> TASK OBJECTIVE
Find the number of lines below in which the word "setup" appears, and write that number only.

-- DATASET EXTRACT follows --

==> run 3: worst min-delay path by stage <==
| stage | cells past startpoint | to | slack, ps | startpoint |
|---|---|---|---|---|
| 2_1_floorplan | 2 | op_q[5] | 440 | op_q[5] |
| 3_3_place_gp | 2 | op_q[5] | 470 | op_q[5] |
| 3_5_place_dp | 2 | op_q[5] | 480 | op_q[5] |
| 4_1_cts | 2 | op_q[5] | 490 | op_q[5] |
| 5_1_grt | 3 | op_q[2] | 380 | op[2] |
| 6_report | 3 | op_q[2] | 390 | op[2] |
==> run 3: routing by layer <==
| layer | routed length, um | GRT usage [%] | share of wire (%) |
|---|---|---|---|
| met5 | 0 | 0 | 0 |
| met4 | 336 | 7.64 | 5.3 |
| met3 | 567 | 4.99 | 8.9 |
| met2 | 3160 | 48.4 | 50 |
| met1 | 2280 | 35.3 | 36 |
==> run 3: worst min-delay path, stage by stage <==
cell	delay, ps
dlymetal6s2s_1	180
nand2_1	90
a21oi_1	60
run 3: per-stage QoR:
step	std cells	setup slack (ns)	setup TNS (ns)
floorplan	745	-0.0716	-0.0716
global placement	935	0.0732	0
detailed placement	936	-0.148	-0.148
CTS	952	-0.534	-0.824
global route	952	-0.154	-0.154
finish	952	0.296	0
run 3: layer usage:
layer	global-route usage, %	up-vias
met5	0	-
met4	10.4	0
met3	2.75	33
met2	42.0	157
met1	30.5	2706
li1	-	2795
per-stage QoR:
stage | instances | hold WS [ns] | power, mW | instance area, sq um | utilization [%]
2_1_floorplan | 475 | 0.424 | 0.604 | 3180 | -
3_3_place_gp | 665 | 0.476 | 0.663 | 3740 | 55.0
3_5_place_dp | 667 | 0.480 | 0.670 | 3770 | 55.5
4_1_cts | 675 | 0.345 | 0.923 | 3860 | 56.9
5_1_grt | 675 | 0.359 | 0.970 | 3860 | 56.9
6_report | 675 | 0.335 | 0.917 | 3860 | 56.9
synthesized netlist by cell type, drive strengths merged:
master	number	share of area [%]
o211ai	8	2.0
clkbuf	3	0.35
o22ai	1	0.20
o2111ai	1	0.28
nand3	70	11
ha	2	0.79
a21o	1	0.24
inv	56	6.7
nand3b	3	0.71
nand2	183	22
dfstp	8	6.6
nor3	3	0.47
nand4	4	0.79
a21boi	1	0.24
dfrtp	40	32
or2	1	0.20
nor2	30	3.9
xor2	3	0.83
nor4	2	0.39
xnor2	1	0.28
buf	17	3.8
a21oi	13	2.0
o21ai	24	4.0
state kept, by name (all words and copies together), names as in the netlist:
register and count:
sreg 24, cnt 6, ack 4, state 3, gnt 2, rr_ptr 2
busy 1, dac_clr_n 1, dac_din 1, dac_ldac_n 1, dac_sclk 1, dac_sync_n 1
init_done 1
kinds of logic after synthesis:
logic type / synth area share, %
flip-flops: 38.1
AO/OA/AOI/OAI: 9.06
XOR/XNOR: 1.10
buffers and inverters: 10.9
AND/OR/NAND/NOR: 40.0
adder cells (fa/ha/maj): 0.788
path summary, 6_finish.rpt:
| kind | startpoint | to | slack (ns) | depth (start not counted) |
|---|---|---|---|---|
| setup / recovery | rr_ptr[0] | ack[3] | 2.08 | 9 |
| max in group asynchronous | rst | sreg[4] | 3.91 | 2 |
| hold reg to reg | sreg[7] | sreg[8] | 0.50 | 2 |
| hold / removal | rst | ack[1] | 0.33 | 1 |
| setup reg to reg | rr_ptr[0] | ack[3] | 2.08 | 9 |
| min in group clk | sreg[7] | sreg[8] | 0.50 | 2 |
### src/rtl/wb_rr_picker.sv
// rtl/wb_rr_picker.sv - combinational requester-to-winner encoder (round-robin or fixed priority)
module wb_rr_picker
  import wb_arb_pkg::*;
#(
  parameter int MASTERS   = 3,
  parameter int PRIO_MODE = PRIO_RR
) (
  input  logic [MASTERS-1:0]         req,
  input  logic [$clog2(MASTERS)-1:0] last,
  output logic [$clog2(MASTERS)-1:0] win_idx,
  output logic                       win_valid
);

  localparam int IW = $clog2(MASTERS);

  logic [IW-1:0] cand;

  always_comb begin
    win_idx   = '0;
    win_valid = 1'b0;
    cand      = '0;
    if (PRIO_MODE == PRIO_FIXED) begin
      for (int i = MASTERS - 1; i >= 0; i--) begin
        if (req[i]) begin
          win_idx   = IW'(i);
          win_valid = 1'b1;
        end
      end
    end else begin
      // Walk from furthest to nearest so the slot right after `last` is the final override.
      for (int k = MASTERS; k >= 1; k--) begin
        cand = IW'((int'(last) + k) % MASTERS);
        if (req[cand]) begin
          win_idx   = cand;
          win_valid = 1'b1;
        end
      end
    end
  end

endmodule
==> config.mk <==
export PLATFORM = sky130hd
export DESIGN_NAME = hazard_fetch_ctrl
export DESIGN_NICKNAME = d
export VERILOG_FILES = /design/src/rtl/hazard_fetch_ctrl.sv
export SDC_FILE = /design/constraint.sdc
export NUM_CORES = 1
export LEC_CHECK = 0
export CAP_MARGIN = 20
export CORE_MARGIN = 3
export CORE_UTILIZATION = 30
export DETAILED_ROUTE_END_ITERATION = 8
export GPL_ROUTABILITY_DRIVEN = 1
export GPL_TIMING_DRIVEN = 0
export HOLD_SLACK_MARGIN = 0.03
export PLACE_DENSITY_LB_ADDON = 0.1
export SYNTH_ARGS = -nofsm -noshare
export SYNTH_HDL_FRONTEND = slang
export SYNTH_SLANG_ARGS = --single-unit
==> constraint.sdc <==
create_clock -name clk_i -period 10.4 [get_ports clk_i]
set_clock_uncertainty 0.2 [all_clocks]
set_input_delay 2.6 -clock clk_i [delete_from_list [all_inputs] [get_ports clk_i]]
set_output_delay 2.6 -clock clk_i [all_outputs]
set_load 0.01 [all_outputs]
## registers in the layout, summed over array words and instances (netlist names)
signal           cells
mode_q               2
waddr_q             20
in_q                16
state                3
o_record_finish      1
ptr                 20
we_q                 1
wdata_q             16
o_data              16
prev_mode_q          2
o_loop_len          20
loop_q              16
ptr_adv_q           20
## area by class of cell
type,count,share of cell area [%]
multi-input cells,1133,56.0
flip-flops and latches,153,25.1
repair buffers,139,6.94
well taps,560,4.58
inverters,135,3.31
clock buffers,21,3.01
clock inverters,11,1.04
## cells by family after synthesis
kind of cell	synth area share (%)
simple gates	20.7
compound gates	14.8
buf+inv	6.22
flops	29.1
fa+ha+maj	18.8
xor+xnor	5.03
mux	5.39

-- DATASET EXTRACT concluded --

> FINISHED EXERCISE
3